Once the trie is set up for a list of words, you can compute word completions efficiently.
For instance, in the trie of Example 2 above (cat, muscle, …), suppose you wanted to find all words that started with “po” (prefix). The search would start at the root, and touch the nodes [0,0,2],(1,0,2),(2,0,1),(2,2,2),(3,2,3),[2,3,6],[6,3,5],[3,4,7],[4,4,5] . The nodes marked in red are the ones that hold words that begin with the given prefix.
Note that NOT ALL nodes in the tree are examined. In particular, after examining (1,0,2), the entire subtree rooted at that node is skipped. This makes the search efficient. (Searching all nodes in the tree would obviously be very inefficient, you might as well have searched the word array in that case, why bother building a trie!)
Download the attached trie_project.zip file to your computer. DO NOT unzip it. Instead, follow the instructions on the Eclipse page under the section “Importing a Zipped Project into Eclipse” to get the entire project into your Eclipse workspace.
You will see a project called Trie with the following classes in the trie package: TrieNode, Trie, and TrieApp.
There are also a number of sample test files of words directly under the project folder (see the Testing section that follows.)
You will implement the following methods in the Trie class:
- (50 pts) buildTrie: Starting with an empty trie, builds it up by inserting words from an input array, one word at a time. The words in the input array are all lower case, and comprise of letters ONLY.
- (30 pts) completionList: For a given search prefix, scans the trie efficiently, gathers and returns an ArrayList of references to all leaf TrieNodes that hold words that begin with the search prefix (you should NOT create new nodes.) For instance, in the trie of Example 2 above, for search prefix “po” your implementation should return a list of references to these trie leaf nodes: [2,3,6],[6,3,5],[3,4,7],[4,4,5].
- The order in which the leaf nodes appear in the returned list does not matter.
- You may NOT search the words array directly, since that would defeat the purpose of building the trie, which allows for more efficient prefix search. See the Prefix Search section above. If you search the array, you will NOT GET ANY credit, even if your result is correct.
- If your prefix search examines unnecessary nodes (see Prefix Search section above), you will NOT GET ANY credit, even if your result is correct.
Make sure to read the comments in the code that precede classes, fields, and methods for code-specific details that do not appear here. Also, note that the methods are all static, and the Trie has a single private constructor, which means NO Trie instances are to be created – all manipulations are directly done via TrieNode instances.
You may NOT MAKE ANY CHANGES to the Trie.java file EXCEPT to (a) fill in the body of the required methods, or (b) add private helper methods. Otherwise, your submission will be penalized.
You may NOT MAKE ANY CHANGES to the TrieNode class (you will only be submitting Trie.java). When we test your submission, we will use the exact same version of TrieNode that we shipped to you.
You can test your program using the supplied TrieApp driver.

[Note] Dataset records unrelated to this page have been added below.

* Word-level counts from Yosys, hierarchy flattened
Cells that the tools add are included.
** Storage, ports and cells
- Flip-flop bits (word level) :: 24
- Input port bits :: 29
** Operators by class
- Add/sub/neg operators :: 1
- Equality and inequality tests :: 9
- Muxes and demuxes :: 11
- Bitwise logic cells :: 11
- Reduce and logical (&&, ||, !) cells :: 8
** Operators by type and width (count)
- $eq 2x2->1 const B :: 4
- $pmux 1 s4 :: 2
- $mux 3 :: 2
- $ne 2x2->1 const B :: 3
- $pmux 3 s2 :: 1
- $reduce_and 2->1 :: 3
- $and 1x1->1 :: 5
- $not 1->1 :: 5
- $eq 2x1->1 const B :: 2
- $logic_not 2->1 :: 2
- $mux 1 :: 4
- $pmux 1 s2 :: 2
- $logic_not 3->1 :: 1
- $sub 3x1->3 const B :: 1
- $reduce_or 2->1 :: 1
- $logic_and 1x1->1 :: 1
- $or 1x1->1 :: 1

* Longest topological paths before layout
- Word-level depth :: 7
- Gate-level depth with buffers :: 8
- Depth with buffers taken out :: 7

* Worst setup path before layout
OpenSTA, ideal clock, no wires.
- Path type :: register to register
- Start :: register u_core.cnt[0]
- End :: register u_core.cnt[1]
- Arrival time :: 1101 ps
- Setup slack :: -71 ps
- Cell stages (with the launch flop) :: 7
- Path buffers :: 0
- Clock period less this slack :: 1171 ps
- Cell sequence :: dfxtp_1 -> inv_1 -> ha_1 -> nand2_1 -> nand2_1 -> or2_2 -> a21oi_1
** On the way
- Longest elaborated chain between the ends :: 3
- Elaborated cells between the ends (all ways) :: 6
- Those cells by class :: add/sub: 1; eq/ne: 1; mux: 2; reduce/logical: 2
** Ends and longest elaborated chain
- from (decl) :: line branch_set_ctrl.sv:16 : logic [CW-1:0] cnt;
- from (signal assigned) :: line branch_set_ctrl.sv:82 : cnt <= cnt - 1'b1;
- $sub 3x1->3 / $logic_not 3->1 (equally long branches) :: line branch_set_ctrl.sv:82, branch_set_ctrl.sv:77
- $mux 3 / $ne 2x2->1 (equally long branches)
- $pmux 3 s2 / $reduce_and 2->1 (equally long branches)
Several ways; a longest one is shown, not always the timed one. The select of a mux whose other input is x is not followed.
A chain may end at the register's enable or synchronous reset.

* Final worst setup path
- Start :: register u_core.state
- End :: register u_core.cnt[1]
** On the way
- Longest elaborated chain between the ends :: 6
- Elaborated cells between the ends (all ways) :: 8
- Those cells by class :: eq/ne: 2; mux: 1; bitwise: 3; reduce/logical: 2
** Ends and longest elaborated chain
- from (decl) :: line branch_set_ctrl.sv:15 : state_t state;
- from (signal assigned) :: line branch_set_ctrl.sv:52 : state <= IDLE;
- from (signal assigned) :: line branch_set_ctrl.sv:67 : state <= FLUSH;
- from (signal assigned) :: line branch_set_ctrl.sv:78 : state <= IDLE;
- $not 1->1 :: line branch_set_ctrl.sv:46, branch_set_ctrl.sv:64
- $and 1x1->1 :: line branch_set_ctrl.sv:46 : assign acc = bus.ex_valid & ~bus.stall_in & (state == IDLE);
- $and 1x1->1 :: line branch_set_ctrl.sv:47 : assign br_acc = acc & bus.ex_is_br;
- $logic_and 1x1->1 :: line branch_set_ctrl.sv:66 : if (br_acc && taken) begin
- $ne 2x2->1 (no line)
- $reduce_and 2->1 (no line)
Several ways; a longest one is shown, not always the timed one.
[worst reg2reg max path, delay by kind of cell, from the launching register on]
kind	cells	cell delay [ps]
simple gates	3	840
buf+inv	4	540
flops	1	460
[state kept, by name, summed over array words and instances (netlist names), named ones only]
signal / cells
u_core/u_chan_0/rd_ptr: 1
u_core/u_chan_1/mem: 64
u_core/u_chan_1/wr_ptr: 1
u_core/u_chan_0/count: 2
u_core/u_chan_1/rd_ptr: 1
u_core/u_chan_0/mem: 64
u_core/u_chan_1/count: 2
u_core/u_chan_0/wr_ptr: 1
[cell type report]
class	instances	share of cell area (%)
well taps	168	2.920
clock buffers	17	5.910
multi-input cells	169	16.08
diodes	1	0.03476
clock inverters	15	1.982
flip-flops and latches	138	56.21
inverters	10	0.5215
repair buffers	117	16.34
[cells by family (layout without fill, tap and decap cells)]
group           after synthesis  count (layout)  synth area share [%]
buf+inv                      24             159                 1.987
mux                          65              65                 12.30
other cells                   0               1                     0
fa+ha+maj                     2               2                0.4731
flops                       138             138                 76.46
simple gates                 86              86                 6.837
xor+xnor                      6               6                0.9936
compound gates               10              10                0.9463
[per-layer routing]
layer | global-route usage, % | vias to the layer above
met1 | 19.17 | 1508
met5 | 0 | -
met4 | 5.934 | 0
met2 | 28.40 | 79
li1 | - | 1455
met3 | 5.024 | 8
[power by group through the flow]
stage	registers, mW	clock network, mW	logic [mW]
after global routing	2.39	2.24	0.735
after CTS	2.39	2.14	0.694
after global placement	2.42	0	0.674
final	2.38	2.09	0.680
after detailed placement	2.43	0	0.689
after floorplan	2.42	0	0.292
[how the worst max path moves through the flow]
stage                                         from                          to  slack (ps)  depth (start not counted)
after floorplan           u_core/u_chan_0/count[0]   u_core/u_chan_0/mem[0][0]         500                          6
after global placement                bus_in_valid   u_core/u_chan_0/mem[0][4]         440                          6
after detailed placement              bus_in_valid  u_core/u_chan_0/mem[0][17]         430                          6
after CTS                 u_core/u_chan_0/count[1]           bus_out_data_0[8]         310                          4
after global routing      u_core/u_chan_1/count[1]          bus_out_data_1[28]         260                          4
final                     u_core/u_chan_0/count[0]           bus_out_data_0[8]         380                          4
$ cat config.mk
export PLATFORM = sky130hd
export DESIGN_NAME = fp_div_seq
export DESIGN_NICKNAME = d
export VERILOG_FILES = /design/src/rtl/fp_div_seq.sv
export SDC_FILE = /design/constraint.sdc
export NUM_CORES = 1
export LEC_CHECK = 0
export BUFFER_PORTS_ARGS = -buffer_cell sky130_fd_sc_hd__buf_2
export CAP_MARGIN = 10
export CORE_MARGIN = 3
export CORE_UTILIZATION = 50
export DETAILED_ROUTE_END_ITERATION = 8
export HOLD_SLACK_MARGIN = 0.02
export MAX_ROUTING_LAYER = met4
export PLACE_DENSITY = 0.71
export SLEW_MARGIN = 10
export SYNTH_ARGS = -nofsm -noshare
export SYNTH_HDL_FRONTEND = slang
export SYNTH_SLANG_ARGS = --single-unit
$ cat constraint.sdc
create_clock -name clk -period 3.8 [get_ports clk]
set_input_delay 0.76 -clock clk [delete_from_list [all_inputs] [get_ports clk]]
set_output_delay 0.76 -clock clk [all_outputs]
set_load 0.02 [all_outputs]
**config.mk**
```make
export PLATFORM = sky130hd
export DESIGN_NAME = mmult_host_flat
export DESIGN_NICKNAME = d
export VERILOG_FILES = /design/src/rtl/mmult_host_if.sv /design/src/rtl/mmult_host.sv /design/src/flat_wrapper.sv
export SDC_FILE = /design/constraint.sdc
export NUM_CORES = 1
export LEC_CHECK = 0
export ABC_CLOCK_PERIOD_IN_PS = 3680
export BUFFER_PORTS_ARGS = -buffer_cell sky130_fd_sc_hd__buf_2
export CAP_MARGIN = 30
export CORE_MARGIN = 2
export CORE_UTILIZATION = 39
export CTS_BUF_LIST = sky130_fd_sc_hd__clkbuf_4 sky130_fd_sc_hd__clkbuf_8 sky130_fd_sc_hd__clkbuf_16
export CTS_CLUSTER_DIAMETER = 60
export DETAILED_ROUTE_END_ITERATION = 10
export PLACE_DENSITY = 0.59
export SYNTH_ARGS = -nofsm -noshare
export SYNTH_HDL_FRONTEND = slang
export SYNTH_SLANG_ARGS = --single-unit
```
**constraint.sdc**
```tcl
create_clock -name clk -period 3.68 [get_ports clk]
set_clock_uncertainty 0.15 [all_clocks]
set_input_delay 0.184 -clock clk [delete_from_list [all_inputs] [get_ports clk]]
set_output_delay 0.184 -clock clk [all_outputs]
set_load 0.02 [all_outputs]
```
==> src/rtl/alu_exec_ctrl.sv <==
// alu_exec_ctrl: execute-stage controller for the 8-bit RISC datapath.
// Accepts one instruction at a time, drives the external ALU with registered
// operands, captures the result and flags, and writes back to a 4x8 regfile.
//
// state | meaning
// IDLE  | ready for an instruction, latch it on handshake
// OPER  | register operands and function select toward the ALU
// CAPT  | ALU inputs stable, sample result and flags
// WB    | write regfile / status, done pulses in the following cycle
module alu_exec_ctrl (
  input  logic        clk,
  input  logic        rst_n,
  input  logic        instr_valid,
  input  logic [15:0] instr,
  output logic        instr_ready,
  input  logic        ld_en,
  input  logic [1:0]  ld_addr,
  input  logic [7:0]  ld_data,
  input  logic [1:0]  dbg_addr,
  output logic [7:0]  dbg_data,
  output logic [7:0]  alu_a,
  output logic [7:0]  alu_b,
  output logic [3:0]  alu_fs,
  output logic [2:0]  alu_sh,
  input  logic [7:0]  alu_f,
  input  logic        alu_c,
  input  logic        alu_n,
  input  logic        alu_v,
  input  logic        alu_z,
  output logic [7:0]  result,
  output logic [3:0]  status,
  output logic        done
);

  typedef enum logic [1:0] {S_IDLE, S_OPER, S_CAPT, S_WB} state_t;

  state_t state_q, state_d;

  // instr[2:0] carries no information; only [15:3] is kept
  logic [12:0]      instr_q, instr_d;
  logic [7:0]       alu_a_q, alu_a_d, alu_b_q, alu_b_d;
  logic [3:0]       alu_fs_q, alu_fs_d;
  logic [2:0]       alu_sh_q, alu_sh_d;
  logic [7:0]       result_q, result_d;
  logic [3:0]       flg_q, flg_d;      // {C,N,V,Z} as seen from the ALU in CAPT
  logic [3:0]       status_q, status_d;
  logic             done_q, done_d;
  logic [3:0][7:0]  rf_q, rf_d;

  logic [3:0] fs;
  logic [1:0] rd, ra, rb;
  logic [2:0] sh;
  logic       wb_wr, c_upd, v_upd;
  logic       instr_unused;

  assign fs = instr_q[12:9];
  assign rd = instr_q[8:7];
  assign ra = instr_q[6:5];
  assign rb = instr_q[4:3];
  assign sh = instr_q[2:0];
  assign instr_unused = ^instr[2:0];

  // State register
  always_ff @(posedge clk or negedge rst_n) begin
    if (!rst_n) state_q <= S_IDLE;
    else        state_q <= state_d;
  end

  // Next-state: fixed four-cycle walk once an instruction is accepted
  always_comb begin
    state_d = state_q;
    case (state_q)
      S_IDLE: if (instr_valid) state_d = S_OPER;
      S_OPER: state_d = S_CAPT;
      S_CAPT: state_d = S_WB;
      S_WB:   state_d = S_IDLE;
      default: state_d = S_IDLE;
    endcase
  end

  // Outputs
  always_comb begin
    instr_ready = (state_q == S_IDLE);
    dbg_data    = rf_q[dbg_addr];
    alu_a       = alu_a_q;
    alu_b       = alu_b_q;
    alu_fs      = alu_fs_q;
    alu_sh      = alu_sh_q;
    result      = result_q;
    status      = status_q;
    done        = done_q;
  end

  // Datapath next values; the WB write is applied after ld so it wins a collision
  always_comb begin
    instr_d  = instr_q;
    alu_a_d  = alu_a_q;
    alu_b_d  = alu_b_q;
    alu_fs_d = alu_fs_q;
    alu_sh_d = alu_sh_q;
    result_d = result_q;
    flg_d    = flg_q;
    status_d = status_q;
    rf_d     = rf_q;
    wb_wr    = (state_q == S_WB) && (fs != 4'd0);
    c_upd    = fs inside {4'd1, 4'd2, 4'd5, 4'd6};
    v_upd    = fs inside {4'd1, 4'd2};
    done_d   = (state_q == S_WB);

    if (state_q == S_IDLE && instr_valid) instr_d = instr[15:3];

    if (state_q == S_OPER) begin
      alu_a_d  = rf_q[ra];
      alu_b_d  = rf_q[rb];
      alu_fs_d = fs;
      alu_sh_d = sh;
    end

    if (state_q == S_CAPT) begin
      result_d = alu_f;
      flg_d    = {alu_c, alu_n, alu_v, alu_z};
    end

    if (ld_en) rf_d[ld_addr] = ld_data;

    if (wb_wr) begin
      rf_d[rd]    = result_q;
      status_d[2] = flg_q[2];
      status_d[0] = flg_q[0];
      if (c_upd) status_d[3] = flg_q[3];
      if (v_upd) status_d[1] = flg_q[1];
    end
  end

  // Datapath registers
  always_ff @(posedge clk or negedge rst_n) begin
    if (!rst_n) begin
      instr_q  <= '0;
      alu_a_q  <= '0;
      alu_b_q  <= '0;
      alu_fs_q <= '0;
      alu_sh_q <= '0;
      result_q <= '0;
      flg_q    <= '0;
      status_q <= '0;
      done_q   <= 1'b0;
      rf_q     <= '0;
    end else begin
      instr_q  <= instr_d;
      alu_a_q  <= alu_a_d;
      alu_b_q  <= alu_b_d;
      alu_fs_q <= alu_fs_d;
      alu_sh_q <= alu_sh_d;
      result_q <= result_d;
      flg_q    <= flg_d;
      status_q <= status_d;
      done_q   <= done_d;
      rf_q     <= rf_d;
    end
  end

endmodule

It first asks for the name of an input file of words, with which it builds a trie by calling the Trie.buuldTree method. After the trie is built, it asks for search prefixes for which it computes completion lists, calling the Trie.completionList method.
Several sample word files are given with the project, directly under the project folder. (words0.txt, words1.txt, words2.txt, words3.txt, words4.txt). The first line of a word file is the number of the words, and the subsequent lines are the words, one per line.

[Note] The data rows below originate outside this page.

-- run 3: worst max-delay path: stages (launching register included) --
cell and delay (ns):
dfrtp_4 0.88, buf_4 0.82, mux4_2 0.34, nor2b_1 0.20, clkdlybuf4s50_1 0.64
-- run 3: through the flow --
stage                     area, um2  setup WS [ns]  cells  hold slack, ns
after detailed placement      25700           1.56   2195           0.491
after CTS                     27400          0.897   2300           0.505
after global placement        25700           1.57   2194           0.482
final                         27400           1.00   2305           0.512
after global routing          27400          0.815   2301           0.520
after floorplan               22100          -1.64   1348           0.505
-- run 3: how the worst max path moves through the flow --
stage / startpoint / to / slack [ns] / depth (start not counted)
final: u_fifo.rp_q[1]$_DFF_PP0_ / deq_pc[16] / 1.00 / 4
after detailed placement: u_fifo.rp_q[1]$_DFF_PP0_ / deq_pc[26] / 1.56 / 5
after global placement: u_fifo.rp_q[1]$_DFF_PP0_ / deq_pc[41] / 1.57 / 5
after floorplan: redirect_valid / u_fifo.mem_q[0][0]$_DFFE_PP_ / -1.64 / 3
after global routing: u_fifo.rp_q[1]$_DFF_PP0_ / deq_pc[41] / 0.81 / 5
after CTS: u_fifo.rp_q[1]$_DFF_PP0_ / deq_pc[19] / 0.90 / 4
**config.mk**
```make
export PLATFORM = sky130hd
export DESIGN_NAME = lathe_star_delta_seq
export DESIGN_NICKNAME = d
export VERILOG_FILES = /design/src/rtl/lathe_star_delta_seq.sv
export SDC_FILE = /design/constraint.sdc
export NUM_CORES = 1
export LEC_CHECK = 0
export ABC_AREA = 1
export CORE_AREA = 10 10 58 60
export DETAILED_ROUTE_END_ITERATION = 8
export DIE_AREA = 0 0 68 70
export PLACE_DENSITY = 0.72
export SLEW_MARGIN = 15
export SYNTH_ARGS = -nofsm -noshare
export SYNTH_HDL_FRONTEND = slang
export SYNTH_SLANG_ARGS = --single-unit
```
**constraint.sdc**
```tcl
create_clock -name clk -period 3.7 [get_ports clk]
set_input_delay 0.74 -clock clk [delete_from_list [all_inputs] [get_ports clk]]
set_output_delay 0.74 -clock clk [all_outputs]
set_load 0.05 [all_outputs]
```
[src/rtl/mask_prefix_pipe.sv]
// Pipelined Kogge-Stone prefix popcount with valid/ready flow control and a global stall.
// Define PREFIX_CARRY_EN to build the cross-beat running carry (cleared by in_last).
module mask_prefix_pipe #(
  parameter int unsigned WIDTH  = 32,
  parameter int unsigned PSUM_W = 32
) (
  input  logic                    clk,
  input  logic                    reset,
  input  logic                    in_valid,
  output logic                    in_ready,
  input  logic [WIDTH-1:0]        in_mask,
  input  logic                    in_mode,
  input  logic                    in_last,
  output logic                    out_valid,
  input  logic                    out_ready,
  output logic [WIDTH*PSUM_W-1:0] out_psum,
  output logic [PSUM_W-1:0]       out_total,
  output logic                    out_last
);

  localparam int unsigned LEVELS = $clog2(WIDTH);
  // A lane count never exceeds WIDTH, so the tree only needs LEVELS+1 bits.
  localparam int unsigned CNT_W  = LEVELS + 1;

  logic adv;

  // Rank 0 captures the raw beat; rank r holds the tree after level r-1.
  logic [LEVELS:0]  valid_q, valid_d;
  logic [LEVELS:0]  mode_q, mode_d;
  logic [LEVELS:0]  last_q, last_d;
  logic [WIDTH-1:0] mask_q [LEVELS+1];
  logic [WIDTH-1:0] mask_d [LEVELS+1];
  logic [CNT_W-1:0] sum_q  [LEVELS+1][WIDTH];
  logic [CNT_W-1:0] sum_d  [LEVELS+1][WIDTH];

  logic                    out_valid_q, out_valid_d;
  logic [WIDTH*PSUM_W-1:0] out_psum_q, out_psum_d;
  logic [PSUM_W-1:0]       out_total_q, out_total_d;
  logic                    out_last_q, out_last_d;

  logic [PSUM_W-1:0] carry;
  logic [PSUM_W-1:0] beat_total;

  assign adv      = !out_valid_q || out_ready;
  assign in_ready = adv && !reset;

  always_comb begin
    valid_d[0] = in_valid;
    mode_d[0]  = in_mode;
    last_d[0]  = in_last;
    mask_d[0]  = in_mask;
    for (int i = 0; i < int'(WIDTH); i++) begin
      sum_d[0][i] = CNT_W'(in_mask[i]);
    end
    for (int r = 1; r <= int'(LEVELS); r++) begin
      valid_d[r] = valid_q[r-1];
      mode_d[r]  = mode_q[r-1];
      last_d[r]  = last_q[r-1];
      mask_d[r]  = mask_q[r-1];
      for (int i = 0; i < int'(WIDTH); i++) begin
        if (i >= (1 << (r - 1))) begin
          sum_d[r][i] = sum_q[r-1][i] + sum_q[r-1][i - (1 << (r - 1))];
        end else begin
          sum_d[r][i] = sum_q[r-1][i];
        end
      end
    end
  end

`ifdef PREFIX_CARRY_EN
  logic [PSUM_W-1:0] carry_q, carry_d;

  assign carry = carry_q;

  always_comb begin
    carry_d = carry_q;
    if (valid_q[LEVELS]) begin
      carry_d = last_q[LEVELS] ? '0 : beat_total;
    end
  end
`else
  assign carry = '0;
`endif

  assign beat_total = carry + PSUM_W'(sum_q[LEVELS][WIDTH-1]);

  // Exclusive result is the inclusive one minus the lane's own bit.
  always_comb begin
    out_valid_d = valid_q[LEVELS];
    out_psum_d  = out_psum_q;
    out_total_d = out_total_q;
    out_last_d  = out_last_q;
    if (valid_q[LEVELS]) begin
      for (int i = 0; i < int'(WIDTH); i++) begin
        out_psum_d[i*PSUM_W +: PSUM_W] = carry + PSUM_W'(sum_q[LEVELS][i])
            - (mode_q[LEVELS] ? PSUM_W'(mask_q[LEVELS][i]) : PSUM_W'(0));
      end
      out_total_d = beat_total;
      out_last_d  = last_q[LEVELS];
    end
  end

  always_ff @(posedge clk) begin
    if (reset) begin
      valid_q     <= '0;
      out_valid_q <= 1'b0;
      out_psum_q  <= '0;
      out_total_q <= '0;
      out_last_q  <= 1'b0;
`ifdef PREFIX_CARRY_EN
      carry_q     <= '0;
`endif
    end else if (adv) begin
      valid_q     <= valid_d;
      mode_q      <= mode_d;
      last_q      <= last_d;
      mask_q      <= mask_d;
      sum_q       <= sum_d;
      out_valid_q <= out_valid_d;
      out_psum_q  <= out_psum_d;
      out_total_q <= out_total_d;
      out_last_q  <= out_last_d;
`ifdef PREFIX_CARRY_EN
      carry_q     <= carry_d;
`endif
    end
  end

  assign out_valid = out_valid_q;
  assign out_psum  = out_psum_q;
  assign out_total = out_total_q;
  assign out_last  = out_last_q;

endmodule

There’s a convenient print method implemented in the Trie class that is used by TrieApp to output a tree for verification and debugging ONLY. Our testing script will NOT look at this output – see the Grading section below.
When we test your program:
- Words will ONLY have letters in the alphabet.
- All words–for building the trie as well as for prefix searches–will be input in lower case.
- We will NOT input duplicate words.
- We will NOT input two words such that one is a prefix of the other, as in “free” and “freedom”, i.e. a complete word will not be a prefix of another word.